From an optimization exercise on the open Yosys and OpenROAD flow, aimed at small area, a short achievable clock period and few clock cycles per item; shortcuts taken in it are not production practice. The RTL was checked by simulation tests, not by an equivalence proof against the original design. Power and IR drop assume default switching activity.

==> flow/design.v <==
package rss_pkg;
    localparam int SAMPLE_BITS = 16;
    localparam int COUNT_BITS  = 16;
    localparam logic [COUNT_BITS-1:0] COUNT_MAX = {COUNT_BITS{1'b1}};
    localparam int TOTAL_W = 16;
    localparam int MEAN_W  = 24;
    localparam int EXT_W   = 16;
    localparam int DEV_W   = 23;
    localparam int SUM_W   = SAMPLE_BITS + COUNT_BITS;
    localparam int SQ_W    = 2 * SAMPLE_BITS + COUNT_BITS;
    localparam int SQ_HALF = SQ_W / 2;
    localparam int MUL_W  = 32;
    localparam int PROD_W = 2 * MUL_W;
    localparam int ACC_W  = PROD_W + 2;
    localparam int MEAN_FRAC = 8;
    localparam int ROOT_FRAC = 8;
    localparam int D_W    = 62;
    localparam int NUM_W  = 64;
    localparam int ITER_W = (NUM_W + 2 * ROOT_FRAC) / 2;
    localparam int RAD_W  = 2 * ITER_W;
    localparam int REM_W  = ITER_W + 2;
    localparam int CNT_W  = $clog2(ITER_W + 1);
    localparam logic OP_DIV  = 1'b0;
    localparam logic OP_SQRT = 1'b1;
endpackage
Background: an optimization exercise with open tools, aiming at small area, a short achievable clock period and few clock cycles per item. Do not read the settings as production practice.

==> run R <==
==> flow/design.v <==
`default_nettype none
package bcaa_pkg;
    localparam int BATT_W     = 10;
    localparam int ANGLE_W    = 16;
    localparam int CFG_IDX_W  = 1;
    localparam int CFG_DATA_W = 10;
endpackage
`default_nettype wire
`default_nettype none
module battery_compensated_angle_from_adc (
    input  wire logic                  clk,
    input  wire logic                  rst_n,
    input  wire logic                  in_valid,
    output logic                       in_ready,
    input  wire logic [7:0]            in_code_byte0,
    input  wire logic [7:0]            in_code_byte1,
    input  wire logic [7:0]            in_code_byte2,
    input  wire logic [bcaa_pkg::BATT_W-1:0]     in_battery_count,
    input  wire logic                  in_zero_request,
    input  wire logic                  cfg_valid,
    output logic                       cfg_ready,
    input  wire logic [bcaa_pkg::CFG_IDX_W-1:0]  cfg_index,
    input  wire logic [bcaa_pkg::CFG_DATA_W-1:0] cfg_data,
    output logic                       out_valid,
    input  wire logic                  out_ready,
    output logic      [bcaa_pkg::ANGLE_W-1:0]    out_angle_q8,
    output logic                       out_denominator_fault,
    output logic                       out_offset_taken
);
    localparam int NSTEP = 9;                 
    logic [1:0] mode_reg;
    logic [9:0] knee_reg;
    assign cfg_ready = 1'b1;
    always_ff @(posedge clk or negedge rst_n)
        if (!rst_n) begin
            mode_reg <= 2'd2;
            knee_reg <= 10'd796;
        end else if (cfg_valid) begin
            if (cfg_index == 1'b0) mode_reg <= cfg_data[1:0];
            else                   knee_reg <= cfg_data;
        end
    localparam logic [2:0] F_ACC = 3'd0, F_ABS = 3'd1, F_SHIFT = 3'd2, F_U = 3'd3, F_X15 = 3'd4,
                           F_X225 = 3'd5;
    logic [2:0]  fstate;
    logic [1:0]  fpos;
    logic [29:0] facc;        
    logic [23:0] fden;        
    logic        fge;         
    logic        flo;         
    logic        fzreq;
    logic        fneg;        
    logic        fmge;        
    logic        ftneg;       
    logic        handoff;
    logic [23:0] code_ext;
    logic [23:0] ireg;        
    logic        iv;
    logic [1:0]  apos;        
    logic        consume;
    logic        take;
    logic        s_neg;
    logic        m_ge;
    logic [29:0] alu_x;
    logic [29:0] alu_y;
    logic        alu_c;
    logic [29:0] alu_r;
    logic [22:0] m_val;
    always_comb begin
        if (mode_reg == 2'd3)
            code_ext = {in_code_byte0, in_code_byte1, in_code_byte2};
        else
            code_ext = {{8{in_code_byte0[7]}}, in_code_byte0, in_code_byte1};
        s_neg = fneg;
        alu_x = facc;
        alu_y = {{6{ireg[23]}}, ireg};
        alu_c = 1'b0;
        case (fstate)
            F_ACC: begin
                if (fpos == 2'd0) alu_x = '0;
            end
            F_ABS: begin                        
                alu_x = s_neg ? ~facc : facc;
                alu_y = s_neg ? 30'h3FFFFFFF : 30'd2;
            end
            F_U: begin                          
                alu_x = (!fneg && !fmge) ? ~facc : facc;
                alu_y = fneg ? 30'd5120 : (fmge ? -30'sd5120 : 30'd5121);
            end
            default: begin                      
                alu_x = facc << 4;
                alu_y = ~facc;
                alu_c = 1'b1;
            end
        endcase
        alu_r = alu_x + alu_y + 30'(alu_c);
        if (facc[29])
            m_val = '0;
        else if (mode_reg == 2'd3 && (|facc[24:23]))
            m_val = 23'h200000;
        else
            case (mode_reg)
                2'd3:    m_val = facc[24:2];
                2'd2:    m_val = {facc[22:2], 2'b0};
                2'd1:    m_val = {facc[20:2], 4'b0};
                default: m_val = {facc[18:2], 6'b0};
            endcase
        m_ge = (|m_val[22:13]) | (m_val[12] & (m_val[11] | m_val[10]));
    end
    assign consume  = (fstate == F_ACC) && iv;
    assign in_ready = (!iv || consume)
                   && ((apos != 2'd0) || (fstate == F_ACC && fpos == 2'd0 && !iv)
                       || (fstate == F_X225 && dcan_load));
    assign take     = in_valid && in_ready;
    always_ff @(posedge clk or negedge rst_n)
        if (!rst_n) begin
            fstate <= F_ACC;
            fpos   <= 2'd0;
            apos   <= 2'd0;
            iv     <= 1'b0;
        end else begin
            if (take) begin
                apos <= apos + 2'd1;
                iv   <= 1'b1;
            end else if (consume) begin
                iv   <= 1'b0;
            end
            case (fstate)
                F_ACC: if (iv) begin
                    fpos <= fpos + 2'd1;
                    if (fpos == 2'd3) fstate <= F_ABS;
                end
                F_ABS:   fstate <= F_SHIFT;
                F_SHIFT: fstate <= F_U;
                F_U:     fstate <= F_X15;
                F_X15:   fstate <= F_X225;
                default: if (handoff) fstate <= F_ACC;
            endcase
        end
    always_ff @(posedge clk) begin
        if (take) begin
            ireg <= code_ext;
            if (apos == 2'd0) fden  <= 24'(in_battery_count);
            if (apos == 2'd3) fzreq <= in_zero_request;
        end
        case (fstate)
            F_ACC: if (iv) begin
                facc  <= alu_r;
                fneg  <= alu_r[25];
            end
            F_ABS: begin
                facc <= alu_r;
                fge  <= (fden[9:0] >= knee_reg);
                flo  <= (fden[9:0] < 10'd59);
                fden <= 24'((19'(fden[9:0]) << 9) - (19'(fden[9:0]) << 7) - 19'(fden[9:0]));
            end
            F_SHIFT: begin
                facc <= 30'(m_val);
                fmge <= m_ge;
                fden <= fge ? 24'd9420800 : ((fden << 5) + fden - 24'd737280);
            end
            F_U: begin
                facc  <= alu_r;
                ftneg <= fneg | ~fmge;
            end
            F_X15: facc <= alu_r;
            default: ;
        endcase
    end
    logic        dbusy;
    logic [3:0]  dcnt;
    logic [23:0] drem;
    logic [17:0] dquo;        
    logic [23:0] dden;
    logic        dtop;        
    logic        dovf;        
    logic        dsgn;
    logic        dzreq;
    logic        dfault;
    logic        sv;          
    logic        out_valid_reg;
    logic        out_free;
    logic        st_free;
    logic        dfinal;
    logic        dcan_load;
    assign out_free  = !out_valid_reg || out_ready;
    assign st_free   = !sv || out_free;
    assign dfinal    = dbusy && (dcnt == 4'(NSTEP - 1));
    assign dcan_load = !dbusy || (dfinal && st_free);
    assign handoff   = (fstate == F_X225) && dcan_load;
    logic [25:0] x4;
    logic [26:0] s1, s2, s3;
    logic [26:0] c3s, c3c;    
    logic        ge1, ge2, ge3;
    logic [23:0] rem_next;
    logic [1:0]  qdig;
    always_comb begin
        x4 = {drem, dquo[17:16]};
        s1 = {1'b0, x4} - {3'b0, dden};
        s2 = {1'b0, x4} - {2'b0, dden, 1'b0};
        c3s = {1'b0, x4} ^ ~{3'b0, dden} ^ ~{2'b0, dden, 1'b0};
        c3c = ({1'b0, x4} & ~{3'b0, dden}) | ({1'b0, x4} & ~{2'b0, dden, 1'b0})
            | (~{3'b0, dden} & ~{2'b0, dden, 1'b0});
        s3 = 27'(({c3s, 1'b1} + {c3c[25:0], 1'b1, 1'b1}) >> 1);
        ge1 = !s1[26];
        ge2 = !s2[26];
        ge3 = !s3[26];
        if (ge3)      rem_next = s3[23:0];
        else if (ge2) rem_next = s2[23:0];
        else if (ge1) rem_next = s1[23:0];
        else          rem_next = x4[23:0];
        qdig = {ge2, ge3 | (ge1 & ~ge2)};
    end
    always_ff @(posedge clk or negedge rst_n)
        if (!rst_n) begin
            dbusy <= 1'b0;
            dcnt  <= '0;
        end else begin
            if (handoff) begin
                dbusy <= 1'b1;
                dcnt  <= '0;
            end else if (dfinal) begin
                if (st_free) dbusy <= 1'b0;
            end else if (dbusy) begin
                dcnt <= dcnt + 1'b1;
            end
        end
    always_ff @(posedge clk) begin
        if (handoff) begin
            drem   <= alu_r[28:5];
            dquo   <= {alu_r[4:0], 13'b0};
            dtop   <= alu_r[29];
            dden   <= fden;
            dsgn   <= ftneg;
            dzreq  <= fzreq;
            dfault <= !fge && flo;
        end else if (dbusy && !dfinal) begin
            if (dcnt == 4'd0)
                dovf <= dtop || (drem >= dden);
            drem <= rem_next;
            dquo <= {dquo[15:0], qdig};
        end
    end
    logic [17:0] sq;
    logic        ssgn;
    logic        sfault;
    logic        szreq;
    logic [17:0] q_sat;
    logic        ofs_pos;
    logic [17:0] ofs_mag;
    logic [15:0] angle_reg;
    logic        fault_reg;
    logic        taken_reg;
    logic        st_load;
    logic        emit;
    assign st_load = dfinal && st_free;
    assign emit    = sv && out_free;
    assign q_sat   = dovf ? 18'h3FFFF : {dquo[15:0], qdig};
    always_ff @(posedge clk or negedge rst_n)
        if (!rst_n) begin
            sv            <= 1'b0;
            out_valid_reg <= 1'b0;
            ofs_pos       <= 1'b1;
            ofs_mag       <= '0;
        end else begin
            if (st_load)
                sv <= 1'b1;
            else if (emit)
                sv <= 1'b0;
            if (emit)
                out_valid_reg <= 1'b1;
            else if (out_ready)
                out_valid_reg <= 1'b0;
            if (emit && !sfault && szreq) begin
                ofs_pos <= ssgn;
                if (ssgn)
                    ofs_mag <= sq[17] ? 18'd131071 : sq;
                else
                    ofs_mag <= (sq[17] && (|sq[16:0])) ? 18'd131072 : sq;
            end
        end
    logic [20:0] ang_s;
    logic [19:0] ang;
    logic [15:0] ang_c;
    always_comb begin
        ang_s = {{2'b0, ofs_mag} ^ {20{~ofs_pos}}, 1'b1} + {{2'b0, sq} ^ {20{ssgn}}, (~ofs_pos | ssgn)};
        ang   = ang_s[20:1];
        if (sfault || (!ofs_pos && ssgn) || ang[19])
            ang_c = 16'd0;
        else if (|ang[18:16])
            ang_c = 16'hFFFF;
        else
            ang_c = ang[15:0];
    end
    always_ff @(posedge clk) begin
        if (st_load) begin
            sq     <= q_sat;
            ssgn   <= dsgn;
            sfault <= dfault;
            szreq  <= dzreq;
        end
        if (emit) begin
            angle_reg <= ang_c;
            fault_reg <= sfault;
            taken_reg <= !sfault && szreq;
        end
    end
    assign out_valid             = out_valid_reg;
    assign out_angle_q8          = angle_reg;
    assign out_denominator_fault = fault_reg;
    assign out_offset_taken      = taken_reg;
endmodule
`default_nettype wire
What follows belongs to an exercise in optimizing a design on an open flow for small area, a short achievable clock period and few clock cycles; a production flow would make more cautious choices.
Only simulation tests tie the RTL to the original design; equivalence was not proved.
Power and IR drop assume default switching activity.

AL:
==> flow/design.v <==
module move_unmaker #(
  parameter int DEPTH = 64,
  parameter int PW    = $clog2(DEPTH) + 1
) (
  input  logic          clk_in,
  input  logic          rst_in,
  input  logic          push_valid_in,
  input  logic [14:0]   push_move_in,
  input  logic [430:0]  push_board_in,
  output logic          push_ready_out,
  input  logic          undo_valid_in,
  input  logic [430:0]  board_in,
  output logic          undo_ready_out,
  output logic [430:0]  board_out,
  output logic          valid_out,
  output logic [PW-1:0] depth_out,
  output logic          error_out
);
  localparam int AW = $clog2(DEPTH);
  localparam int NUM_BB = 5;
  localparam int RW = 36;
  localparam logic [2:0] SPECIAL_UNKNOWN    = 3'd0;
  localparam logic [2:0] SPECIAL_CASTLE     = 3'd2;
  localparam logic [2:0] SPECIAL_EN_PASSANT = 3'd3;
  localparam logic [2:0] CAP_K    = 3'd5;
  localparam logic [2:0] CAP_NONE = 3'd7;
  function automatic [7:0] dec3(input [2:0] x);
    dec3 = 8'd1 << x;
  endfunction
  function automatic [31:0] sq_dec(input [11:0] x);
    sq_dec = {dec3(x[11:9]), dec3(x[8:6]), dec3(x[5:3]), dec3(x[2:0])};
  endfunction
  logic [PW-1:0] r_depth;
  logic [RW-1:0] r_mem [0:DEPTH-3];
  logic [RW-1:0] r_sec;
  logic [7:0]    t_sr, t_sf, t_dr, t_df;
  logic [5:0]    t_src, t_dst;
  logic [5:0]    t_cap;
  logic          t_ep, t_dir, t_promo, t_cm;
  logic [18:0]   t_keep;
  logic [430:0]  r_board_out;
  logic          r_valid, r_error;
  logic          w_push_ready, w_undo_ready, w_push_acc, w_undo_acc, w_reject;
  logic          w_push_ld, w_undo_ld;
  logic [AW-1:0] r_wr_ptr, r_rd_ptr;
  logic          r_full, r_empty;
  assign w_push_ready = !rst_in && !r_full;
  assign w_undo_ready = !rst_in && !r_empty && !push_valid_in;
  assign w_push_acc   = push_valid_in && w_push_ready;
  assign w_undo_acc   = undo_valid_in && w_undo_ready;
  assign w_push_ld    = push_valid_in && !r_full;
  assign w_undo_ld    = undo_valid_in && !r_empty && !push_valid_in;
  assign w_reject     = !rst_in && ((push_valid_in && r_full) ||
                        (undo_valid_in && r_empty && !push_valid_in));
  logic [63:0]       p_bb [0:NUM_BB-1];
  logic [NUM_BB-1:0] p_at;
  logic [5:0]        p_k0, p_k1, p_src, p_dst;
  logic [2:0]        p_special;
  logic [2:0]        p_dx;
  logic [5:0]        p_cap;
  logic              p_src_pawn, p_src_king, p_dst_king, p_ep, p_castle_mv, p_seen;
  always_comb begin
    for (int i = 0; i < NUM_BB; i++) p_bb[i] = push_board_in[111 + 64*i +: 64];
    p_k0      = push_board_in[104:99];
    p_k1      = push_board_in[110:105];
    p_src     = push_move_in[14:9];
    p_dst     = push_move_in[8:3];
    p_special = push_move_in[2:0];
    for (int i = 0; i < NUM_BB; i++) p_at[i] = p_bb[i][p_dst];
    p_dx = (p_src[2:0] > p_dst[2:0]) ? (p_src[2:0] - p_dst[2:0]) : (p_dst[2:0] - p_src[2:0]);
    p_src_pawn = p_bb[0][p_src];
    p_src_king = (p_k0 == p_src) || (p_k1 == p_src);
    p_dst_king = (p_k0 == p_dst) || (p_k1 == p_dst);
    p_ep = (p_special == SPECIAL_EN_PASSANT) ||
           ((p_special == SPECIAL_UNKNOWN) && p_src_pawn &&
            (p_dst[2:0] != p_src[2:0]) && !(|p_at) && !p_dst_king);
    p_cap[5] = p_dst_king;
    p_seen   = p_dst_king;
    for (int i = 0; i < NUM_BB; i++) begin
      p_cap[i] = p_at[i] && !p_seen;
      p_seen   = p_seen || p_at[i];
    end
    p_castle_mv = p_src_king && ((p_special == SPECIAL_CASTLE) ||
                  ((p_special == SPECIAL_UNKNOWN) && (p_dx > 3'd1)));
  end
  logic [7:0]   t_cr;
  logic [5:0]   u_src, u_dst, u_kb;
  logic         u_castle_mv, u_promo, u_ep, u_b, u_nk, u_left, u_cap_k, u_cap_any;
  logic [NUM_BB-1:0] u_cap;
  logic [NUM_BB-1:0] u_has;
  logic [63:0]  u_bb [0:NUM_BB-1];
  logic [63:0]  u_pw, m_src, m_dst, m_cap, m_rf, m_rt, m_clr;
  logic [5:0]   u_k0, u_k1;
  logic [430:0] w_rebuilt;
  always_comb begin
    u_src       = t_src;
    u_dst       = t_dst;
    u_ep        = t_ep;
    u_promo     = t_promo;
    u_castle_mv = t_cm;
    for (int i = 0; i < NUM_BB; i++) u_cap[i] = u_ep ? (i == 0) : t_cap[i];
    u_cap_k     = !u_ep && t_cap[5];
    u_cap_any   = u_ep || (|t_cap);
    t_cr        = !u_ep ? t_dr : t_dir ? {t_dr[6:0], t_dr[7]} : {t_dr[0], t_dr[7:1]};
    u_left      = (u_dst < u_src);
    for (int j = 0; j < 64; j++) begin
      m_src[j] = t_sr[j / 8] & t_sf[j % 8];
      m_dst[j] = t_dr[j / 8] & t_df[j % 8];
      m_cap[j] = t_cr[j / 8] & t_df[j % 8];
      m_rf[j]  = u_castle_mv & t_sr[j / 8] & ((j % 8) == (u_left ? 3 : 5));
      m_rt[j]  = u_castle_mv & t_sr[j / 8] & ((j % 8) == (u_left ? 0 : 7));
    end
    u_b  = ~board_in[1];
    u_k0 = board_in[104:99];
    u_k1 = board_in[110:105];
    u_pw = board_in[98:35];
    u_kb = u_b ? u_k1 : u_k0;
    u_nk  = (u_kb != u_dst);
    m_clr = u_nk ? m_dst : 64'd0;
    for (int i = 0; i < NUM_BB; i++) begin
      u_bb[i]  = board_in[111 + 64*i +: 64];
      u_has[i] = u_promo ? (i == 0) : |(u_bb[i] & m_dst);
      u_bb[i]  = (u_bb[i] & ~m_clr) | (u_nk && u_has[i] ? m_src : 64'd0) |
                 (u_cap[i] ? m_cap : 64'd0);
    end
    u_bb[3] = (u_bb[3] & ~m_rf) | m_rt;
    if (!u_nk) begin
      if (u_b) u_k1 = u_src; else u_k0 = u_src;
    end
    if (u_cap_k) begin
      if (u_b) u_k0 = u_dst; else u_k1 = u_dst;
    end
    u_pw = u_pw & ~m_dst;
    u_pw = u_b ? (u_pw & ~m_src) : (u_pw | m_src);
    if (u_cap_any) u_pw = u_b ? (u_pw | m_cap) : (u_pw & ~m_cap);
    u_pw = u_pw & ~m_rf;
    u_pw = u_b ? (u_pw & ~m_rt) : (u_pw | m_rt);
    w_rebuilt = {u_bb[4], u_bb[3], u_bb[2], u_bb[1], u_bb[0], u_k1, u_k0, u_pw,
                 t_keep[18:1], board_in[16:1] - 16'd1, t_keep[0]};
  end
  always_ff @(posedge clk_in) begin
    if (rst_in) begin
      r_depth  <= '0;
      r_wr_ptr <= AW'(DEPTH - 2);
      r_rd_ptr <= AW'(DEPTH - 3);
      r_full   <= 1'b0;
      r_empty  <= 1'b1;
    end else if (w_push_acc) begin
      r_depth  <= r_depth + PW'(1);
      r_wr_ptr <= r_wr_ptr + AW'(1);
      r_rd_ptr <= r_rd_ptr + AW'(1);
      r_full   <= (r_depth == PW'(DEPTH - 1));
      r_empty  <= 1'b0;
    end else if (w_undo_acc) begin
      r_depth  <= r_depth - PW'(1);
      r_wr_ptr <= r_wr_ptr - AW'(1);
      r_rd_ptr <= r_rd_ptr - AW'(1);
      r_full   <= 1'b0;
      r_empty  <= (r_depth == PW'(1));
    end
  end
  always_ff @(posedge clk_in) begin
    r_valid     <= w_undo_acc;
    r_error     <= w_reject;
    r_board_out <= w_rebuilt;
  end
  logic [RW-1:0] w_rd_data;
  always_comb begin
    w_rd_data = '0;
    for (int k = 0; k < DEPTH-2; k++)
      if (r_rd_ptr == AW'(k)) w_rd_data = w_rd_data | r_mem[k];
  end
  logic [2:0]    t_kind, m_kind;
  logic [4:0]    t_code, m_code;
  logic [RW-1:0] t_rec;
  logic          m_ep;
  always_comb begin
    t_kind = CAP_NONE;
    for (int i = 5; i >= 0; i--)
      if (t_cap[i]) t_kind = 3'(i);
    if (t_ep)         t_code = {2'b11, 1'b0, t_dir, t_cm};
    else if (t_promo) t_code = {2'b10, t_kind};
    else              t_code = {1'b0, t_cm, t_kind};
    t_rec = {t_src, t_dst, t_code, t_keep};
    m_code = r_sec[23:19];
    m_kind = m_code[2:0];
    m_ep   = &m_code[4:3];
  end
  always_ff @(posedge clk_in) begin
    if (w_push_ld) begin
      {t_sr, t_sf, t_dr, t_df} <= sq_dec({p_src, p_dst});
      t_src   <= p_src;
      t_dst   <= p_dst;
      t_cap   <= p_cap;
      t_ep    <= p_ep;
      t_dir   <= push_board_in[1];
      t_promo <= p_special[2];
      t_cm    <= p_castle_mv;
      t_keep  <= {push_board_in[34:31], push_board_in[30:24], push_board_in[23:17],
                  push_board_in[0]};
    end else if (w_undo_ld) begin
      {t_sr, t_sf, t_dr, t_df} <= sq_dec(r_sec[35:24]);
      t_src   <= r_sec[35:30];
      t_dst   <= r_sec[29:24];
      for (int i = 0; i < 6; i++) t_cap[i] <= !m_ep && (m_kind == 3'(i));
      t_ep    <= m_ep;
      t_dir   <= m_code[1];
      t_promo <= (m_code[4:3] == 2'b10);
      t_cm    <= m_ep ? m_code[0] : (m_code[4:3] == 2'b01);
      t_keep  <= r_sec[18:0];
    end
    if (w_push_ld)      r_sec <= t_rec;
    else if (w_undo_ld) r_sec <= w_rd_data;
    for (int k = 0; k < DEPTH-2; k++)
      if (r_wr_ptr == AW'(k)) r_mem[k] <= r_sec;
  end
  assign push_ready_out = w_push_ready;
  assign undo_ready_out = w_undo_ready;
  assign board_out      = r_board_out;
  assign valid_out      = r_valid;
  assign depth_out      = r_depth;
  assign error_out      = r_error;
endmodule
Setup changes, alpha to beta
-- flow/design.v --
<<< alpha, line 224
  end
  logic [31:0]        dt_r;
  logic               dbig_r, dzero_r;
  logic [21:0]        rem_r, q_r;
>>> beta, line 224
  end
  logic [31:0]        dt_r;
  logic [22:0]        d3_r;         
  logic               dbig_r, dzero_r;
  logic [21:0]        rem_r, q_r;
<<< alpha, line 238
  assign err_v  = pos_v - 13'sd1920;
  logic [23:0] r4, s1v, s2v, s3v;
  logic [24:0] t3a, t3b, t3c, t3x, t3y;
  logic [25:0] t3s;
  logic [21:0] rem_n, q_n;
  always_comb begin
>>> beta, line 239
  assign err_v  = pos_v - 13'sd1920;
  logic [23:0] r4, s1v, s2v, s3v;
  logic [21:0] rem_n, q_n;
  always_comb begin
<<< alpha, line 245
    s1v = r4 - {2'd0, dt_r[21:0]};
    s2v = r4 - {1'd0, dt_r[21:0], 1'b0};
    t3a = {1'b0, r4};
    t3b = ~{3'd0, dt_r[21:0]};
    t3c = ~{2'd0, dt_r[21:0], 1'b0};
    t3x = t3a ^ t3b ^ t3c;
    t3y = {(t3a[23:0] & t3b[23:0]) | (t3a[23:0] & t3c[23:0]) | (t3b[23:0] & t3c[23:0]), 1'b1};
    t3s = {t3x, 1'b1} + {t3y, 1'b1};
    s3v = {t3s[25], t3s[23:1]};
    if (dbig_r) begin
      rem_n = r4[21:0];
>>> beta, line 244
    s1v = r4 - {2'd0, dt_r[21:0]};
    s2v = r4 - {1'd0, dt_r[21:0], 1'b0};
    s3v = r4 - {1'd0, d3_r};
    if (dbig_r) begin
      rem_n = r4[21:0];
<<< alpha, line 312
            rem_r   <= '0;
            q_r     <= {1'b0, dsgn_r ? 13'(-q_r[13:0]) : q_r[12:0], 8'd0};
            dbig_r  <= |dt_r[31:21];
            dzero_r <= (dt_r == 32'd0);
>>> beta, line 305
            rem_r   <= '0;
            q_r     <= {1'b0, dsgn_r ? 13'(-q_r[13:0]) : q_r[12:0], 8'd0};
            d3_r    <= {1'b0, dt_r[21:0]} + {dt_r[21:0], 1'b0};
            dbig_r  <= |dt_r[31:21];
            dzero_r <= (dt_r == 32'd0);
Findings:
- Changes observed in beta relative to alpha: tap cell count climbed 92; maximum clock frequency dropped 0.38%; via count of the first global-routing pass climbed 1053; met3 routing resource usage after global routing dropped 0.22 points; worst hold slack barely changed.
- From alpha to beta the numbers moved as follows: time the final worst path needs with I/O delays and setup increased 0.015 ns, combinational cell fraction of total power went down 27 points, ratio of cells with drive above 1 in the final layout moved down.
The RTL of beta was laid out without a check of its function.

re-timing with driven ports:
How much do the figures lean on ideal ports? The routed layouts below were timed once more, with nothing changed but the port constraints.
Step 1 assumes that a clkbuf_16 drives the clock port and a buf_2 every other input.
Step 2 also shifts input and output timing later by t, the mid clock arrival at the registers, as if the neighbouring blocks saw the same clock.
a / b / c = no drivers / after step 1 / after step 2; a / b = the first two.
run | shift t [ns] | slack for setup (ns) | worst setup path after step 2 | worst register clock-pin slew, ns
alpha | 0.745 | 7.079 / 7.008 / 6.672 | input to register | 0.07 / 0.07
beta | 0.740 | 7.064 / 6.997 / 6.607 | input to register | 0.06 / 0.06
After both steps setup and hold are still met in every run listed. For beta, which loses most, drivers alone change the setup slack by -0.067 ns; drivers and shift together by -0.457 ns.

□ □ □ □

§ **PROMPT**
Return exactly the lines above from the line that has "Setup changes, alpha to beta" through the line that has "- Changes observed", inclusive, and nothing else.

§ **RESULT FOR THIS TASK**
Setup changes, alpha to beta
-- flow/design.v --
<<< alpha, line 224
  end
  logic [31:0]        dt_r;
  logic               dbig_r, dzero_r;
  logic [21:0]        rem_r, q_r;
>>> beta, line 224
  end
  logic [31:0]        dt_r;
  logic [22:0]        d3_r;         
  logic               dbig_r, dzero_r;
  logic [21:0]        rem_r, q_r;
<<< alpha, line 238
  assign err_v  = pos_v - 13'sd1920;
  logic [23:0] r4, s1v, s2v, s3v;
  logic [24:0] t3a, t3b, t3c, t3x, t3y;
  logic [25:0] t3s;
  logic [21:0] rem_n, q_n;
  always_comb begin
>>> beta, line 239
  assign err_v  = pos_v - 13'sd1920;
  logic [23:0] r4, s1v, s2v, s3v;
  logic [21:0] rem_n, q_n;
  always_comb begin
<<< alpha, line 245
    s1v = r4 - {2'd0, dt_r[21:0]};
    s2v = r4 - {1'd0, dt_r[21:0], 1'b0};
    t3a = {1'b0, r4};
    t3b = ~{3'd0, dt_r[21:0]};
    t3c = ~{2'd0, dt_r[21:0], 1'b0};
    t3x = t3a ^ t3b ^ t3c;
    t3y = {(t3a[23:0] & t3b[23:0]) | (t3a[23:0] & t3c[23:0]) | (t3b[23:0] & t3c[23:0]), 1'b1};
    t3s = {t3x, 1'b1} + {t3y, 1'b1};
    s3v = {t3s[25], t3s[23:1]};
    if (dbig_r) begin
      rem_n = r4[21:0];
>>> beta, line 244
    s1v = r4 - {2'd0, dt_r[21:0]};
    s2v = r4 - {1'd0, dt_r[21:0], 1'b0};
    s3v = r4 - {1'd0, d3_r};
    if (dbig_r) begin
      rem_n = r4[21:0];
<<< alpha, line 312
            rem_r   <= '0;
            q_r     <= {1'b0, dsgn_r ? 13'(-q_r[13:0]) : q_r[12:0], 8'd0};
            dbig_r  <= |dt_r[31:21];
            dzero_r <= (dt_r == 32'd0);
>>> beta, line 305
            rem_r   <= '0;
            q_r     <= {1'b0, dsgn_r ? 13'(-q_r[13:0]) : q_r[12:0], 8'd0};
            d3_r    <= {1'b0, dt_r[21:0]} + {dt_r[21:0], 1'b0};
            dbig_r  <= |dt_r[31:21];
            dzero_r <= (dt_r == 32'd0);
Findings:
- Changes observed in beta relative to alpha: tap cell count climbed 92; maximum clock frequency dropped 0.38%; via count of the first global-routing pass climbed 1053; met3 routing resource usage after global routing dropped 0.22 points; worst hold slack barely changed.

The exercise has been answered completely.